Every line below containing the word "driven" should be found and copied.

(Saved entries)
====
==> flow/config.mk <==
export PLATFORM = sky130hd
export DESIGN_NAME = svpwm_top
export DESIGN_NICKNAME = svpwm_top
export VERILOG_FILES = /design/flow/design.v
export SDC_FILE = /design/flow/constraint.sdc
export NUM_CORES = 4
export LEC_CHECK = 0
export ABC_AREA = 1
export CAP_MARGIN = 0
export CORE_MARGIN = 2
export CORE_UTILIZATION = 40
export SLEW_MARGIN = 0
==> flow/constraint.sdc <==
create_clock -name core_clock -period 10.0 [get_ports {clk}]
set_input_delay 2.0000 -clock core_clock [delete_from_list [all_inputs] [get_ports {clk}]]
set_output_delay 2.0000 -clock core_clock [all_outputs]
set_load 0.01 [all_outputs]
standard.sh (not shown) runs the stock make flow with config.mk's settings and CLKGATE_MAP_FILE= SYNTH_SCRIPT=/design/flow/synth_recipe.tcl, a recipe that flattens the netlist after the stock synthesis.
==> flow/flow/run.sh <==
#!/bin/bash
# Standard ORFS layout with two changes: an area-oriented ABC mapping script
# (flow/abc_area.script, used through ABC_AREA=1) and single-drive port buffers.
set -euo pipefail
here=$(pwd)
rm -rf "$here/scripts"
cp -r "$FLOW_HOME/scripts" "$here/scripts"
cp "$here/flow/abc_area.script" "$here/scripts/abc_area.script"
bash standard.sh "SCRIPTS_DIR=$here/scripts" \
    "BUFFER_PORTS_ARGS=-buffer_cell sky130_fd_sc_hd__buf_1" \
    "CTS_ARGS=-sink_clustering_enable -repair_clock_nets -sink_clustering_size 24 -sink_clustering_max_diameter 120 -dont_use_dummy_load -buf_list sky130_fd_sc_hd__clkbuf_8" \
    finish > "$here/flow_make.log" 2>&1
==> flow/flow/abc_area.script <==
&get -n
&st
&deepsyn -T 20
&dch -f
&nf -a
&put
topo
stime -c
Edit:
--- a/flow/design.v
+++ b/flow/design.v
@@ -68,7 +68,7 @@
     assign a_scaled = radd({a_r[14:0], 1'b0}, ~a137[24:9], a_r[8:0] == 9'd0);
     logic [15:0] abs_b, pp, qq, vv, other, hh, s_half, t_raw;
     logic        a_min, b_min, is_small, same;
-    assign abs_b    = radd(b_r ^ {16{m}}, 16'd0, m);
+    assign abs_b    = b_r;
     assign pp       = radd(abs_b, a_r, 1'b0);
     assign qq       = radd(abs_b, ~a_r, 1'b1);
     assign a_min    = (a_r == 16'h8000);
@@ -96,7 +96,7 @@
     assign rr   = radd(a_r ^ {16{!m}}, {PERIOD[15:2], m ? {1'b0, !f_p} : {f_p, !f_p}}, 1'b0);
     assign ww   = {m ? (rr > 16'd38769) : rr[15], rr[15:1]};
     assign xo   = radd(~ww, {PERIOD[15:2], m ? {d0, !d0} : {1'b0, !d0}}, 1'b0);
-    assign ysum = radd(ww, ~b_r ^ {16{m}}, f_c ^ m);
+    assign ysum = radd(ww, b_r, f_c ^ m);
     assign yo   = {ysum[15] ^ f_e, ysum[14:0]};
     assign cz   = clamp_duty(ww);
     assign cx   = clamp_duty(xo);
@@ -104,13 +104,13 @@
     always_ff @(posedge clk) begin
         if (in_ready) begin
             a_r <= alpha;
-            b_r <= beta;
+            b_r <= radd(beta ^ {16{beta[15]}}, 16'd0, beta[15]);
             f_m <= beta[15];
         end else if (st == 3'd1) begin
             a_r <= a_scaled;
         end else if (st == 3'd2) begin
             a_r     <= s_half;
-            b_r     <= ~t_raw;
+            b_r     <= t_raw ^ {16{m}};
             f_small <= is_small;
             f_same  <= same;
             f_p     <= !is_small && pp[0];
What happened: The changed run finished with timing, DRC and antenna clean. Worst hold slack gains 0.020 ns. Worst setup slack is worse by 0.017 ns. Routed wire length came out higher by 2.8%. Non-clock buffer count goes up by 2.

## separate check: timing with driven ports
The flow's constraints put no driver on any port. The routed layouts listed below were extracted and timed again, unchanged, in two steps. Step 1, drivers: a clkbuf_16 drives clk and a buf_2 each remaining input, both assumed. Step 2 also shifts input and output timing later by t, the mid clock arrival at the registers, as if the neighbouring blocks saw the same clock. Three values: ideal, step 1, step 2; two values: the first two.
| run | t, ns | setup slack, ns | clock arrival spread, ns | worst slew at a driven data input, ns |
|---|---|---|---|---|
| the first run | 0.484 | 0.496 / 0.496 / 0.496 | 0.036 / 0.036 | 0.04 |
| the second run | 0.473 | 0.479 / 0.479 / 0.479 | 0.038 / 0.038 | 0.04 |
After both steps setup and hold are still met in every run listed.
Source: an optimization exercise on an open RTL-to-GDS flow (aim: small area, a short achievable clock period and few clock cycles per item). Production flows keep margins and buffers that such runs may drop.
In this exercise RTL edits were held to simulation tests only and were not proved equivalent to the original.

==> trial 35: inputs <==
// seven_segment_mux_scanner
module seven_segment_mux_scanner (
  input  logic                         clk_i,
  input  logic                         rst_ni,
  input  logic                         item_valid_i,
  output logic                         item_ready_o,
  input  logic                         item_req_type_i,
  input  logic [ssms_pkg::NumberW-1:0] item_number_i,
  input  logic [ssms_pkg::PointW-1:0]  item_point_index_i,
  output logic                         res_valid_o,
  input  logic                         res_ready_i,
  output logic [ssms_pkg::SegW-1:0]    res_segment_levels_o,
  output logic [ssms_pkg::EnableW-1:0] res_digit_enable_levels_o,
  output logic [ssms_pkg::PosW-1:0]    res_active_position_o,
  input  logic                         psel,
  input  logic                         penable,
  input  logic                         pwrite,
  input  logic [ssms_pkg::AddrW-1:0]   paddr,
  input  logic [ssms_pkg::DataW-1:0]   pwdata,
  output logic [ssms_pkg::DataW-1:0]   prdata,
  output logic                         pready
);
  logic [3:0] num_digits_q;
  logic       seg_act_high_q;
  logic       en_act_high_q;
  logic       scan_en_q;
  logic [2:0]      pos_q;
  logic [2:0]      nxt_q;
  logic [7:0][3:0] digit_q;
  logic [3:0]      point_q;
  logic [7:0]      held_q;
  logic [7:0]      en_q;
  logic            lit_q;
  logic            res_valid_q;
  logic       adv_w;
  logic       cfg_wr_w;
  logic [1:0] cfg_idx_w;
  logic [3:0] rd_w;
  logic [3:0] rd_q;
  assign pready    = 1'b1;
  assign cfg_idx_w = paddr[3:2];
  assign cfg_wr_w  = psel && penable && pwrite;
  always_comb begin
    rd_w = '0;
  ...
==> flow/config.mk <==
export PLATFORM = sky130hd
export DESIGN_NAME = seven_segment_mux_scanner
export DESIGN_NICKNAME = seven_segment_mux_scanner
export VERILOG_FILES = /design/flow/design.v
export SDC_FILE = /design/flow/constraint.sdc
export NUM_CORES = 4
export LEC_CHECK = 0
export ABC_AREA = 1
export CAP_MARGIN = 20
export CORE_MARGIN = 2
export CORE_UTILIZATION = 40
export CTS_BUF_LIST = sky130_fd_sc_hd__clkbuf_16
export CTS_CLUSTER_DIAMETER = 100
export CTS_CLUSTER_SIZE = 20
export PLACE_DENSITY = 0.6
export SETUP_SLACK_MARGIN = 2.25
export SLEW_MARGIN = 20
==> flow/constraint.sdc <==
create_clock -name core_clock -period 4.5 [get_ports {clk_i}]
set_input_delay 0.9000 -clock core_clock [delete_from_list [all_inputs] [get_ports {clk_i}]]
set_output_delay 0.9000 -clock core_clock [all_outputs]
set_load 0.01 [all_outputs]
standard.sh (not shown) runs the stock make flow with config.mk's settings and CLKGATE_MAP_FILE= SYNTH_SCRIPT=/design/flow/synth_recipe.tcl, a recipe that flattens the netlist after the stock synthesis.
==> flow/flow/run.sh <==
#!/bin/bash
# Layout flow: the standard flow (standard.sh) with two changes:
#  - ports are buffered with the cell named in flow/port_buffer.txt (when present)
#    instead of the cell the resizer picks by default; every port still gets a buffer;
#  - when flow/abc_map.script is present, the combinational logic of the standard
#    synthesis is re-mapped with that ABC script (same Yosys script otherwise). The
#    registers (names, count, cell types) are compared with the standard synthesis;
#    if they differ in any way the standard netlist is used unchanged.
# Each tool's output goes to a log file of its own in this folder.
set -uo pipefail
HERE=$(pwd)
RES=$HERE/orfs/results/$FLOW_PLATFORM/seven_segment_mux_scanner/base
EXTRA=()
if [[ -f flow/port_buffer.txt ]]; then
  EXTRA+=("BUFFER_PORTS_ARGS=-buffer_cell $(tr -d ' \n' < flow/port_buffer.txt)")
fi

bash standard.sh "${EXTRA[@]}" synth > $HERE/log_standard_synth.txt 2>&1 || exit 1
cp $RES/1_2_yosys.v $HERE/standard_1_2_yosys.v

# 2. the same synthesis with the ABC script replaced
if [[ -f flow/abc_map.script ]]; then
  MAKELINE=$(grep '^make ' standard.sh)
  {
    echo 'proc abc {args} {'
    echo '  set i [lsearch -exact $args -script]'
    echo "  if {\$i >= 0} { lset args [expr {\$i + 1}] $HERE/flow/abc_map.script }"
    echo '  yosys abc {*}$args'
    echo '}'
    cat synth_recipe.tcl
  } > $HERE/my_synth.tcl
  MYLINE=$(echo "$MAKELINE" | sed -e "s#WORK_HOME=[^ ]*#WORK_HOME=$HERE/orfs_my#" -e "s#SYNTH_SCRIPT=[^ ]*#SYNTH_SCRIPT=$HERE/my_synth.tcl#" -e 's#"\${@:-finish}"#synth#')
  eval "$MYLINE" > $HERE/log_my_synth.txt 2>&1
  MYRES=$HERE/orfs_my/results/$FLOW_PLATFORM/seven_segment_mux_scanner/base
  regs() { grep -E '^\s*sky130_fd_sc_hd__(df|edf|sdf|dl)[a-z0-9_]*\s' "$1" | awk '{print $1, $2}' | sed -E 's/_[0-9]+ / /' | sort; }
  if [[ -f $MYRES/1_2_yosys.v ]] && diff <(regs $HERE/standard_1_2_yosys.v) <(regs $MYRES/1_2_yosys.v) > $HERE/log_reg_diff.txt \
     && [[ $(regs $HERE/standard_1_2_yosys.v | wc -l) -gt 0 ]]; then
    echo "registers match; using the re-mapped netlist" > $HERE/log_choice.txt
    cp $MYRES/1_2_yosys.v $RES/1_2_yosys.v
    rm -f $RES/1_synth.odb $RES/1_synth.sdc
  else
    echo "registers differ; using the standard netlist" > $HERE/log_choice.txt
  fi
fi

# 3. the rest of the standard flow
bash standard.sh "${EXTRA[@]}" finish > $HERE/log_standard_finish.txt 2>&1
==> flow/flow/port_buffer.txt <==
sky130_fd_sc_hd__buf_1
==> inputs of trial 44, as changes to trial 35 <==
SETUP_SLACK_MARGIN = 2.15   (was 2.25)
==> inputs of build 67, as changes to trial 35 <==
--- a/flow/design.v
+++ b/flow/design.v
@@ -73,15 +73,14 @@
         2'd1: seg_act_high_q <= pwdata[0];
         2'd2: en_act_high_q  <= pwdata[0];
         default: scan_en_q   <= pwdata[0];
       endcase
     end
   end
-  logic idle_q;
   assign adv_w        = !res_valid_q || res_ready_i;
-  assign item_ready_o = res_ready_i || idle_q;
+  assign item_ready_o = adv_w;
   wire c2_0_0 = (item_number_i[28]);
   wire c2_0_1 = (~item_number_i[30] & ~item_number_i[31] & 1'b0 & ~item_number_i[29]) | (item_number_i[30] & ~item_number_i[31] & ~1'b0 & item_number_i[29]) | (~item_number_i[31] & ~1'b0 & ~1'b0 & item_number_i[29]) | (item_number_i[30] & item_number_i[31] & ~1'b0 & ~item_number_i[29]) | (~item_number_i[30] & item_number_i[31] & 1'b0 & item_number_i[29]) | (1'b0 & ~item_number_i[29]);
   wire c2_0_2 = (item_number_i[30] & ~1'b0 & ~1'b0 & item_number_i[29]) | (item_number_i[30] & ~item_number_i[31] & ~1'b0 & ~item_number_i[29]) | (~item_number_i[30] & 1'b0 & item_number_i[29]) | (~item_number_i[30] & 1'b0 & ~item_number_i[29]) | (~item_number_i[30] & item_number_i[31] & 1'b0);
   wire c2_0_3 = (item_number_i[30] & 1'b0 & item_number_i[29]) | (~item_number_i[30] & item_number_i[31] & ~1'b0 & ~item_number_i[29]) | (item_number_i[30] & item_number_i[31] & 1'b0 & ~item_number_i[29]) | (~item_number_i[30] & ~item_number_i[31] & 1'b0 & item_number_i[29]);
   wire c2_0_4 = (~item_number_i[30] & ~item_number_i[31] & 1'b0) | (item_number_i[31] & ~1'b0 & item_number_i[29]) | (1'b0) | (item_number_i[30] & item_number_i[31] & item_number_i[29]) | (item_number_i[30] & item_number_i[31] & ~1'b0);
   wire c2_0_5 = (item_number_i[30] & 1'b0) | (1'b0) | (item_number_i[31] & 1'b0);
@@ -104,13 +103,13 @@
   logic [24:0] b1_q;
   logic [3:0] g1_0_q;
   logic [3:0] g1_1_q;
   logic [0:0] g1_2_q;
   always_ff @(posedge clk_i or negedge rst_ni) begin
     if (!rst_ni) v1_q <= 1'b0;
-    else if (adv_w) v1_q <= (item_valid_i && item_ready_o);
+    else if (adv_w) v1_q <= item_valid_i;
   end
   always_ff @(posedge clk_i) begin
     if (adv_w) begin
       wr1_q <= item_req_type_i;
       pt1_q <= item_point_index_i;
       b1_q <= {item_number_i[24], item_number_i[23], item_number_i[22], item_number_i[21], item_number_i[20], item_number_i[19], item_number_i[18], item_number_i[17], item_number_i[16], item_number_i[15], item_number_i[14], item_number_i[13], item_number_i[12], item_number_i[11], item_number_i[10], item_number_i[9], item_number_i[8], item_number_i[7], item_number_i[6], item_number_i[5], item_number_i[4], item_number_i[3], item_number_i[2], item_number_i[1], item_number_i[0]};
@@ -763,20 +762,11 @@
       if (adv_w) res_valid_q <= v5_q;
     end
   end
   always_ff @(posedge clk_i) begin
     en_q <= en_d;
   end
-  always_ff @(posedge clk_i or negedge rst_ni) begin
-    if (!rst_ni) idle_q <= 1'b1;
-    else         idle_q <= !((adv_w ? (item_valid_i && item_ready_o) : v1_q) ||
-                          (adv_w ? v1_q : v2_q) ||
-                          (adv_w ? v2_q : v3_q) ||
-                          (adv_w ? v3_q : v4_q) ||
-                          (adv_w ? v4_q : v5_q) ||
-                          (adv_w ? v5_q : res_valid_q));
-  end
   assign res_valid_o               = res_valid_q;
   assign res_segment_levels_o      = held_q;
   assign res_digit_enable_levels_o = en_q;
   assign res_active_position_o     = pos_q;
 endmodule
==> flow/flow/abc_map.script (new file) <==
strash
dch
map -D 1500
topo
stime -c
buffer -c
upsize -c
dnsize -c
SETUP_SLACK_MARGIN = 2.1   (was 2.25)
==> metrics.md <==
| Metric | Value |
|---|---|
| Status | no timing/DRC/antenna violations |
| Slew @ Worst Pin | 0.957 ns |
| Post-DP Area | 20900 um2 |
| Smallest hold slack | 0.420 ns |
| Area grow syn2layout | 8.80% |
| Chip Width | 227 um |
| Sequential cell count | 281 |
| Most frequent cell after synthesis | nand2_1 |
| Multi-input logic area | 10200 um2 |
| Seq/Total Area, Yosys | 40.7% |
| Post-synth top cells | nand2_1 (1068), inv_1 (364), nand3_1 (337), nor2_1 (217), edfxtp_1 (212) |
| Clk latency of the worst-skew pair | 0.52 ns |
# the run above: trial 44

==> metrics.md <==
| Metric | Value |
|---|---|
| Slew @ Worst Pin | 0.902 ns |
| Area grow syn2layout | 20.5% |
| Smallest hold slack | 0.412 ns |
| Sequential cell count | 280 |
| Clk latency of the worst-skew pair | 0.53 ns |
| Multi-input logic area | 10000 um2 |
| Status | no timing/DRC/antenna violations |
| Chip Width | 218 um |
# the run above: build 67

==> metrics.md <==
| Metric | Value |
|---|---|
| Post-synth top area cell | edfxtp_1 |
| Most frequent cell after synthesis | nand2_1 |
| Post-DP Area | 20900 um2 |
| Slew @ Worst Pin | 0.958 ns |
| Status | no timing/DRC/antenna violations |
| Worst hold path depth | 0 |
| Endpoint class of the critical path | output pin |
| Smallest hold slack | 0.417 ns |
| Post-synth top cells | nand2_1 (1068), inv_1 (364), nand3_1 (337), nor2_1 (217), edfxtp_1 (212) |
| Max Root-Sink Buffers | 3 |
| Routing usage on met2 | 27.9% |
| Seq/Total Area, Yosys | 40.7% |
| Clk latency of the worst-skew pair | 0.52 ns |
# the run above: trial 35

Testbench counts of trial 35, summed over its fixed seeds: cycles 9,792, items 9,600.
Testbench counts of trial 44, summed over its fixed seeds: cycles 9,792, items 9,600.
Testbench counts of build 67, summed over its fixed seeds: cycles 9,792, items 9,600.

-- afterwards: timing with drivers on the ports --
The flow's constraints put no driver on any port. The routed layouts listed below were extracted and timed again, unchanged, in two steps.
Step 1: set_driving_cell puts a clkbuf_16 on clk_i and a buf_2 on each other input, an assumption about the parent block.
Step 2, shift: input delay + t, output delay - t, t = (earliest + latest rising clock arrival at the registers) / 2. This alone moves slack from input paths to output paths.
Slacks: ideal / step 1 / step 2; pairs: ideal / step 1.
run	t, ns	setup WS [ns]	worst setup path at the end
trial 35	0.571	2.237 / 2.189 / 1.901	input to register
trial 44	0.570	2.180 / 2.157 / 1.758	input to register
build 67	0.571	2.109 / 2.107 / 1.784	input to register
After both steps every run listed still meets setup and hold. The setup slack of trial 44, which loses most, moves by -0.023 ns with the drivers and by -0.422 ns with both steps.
====
§ **Written response**
## separate check: timing with driven ports
| run | t, ns | setup slack, ns | clock arrival spread, ns | worst slew at a driven data input, ns |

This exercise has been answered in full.